◆ Work to be completed: Note each line in the data below that holds "synthesis", and copy it.
★ ★ ★
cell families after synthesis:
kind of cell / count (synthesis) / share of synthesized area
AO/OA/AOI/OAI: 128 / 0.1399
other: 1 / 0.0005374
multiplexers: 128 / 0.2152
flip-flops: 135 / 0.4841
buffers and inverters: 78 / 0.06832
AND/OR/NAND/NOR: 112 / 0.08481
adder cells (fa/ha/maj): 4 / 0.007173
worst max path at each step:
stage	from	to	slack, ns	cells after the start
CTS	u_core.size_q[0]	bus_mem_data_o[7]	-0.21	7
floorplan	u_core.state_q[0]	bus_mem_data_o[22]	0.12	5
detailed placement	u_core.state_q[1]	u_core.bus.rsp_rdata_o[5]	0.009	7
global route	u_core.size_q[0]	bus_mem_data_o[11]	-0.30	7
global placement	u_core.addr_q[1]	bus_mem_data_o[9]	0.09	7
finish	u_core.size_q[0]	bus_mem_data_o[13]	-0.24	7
`config.mk`:
```
export PLATFORM = sky130hd
export DESIGN_NAME = shift_exec
export DESIGN_NICKNAME = d
export VERILOG_FILES = /design/src/rtl/common.sv /design/src/rtl/shift_step.sv /design/src/rtl/shift_exec.sv
export SDC_FILE = /design/constraint.sdc
export NUM_CORES = 1
export LEC_CHECK = 0
export CAP_MARGIN = 5
export CORE_UTILIZATION = 60
export CTS_CLUSTER_SIZE = 16
export DETAILED_ROUTE_END_ITERATION = 12
export DONT_BUFFER_PORTS = 1
export PLACE_DENSITY = 0.76
export SETUP_SLACK_MARGIN = 0.15
export SKIP_LAST_GASP = 1
export SLEW_MARGIN = 20
export SYNTH_ARGS = -nofsm -noshare
export SYNTH_HDL_FRONTEND = slang
export SYNTH_HIERARCHICAL = 1
export SYNTH_SLANG_ARGS = --single-unit
```
`constraint.sdc`:
```
create_clock -name clk -period 4.9 [get_ports clk]
set_clock_uncertainty 0.2 [all_clocks]
set_input_delay 0.98 -clock clk [delete_from_list [all_inputs] [get_ports clk]]
set_output_delay 0.98 -clock clk [all_outputs]
set_load 0.01 [all_outputs]
```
★ ★ ★
◆ Written answer:
cell families after synthesis:
kind of cell / count (synthesis) / share of synthesized area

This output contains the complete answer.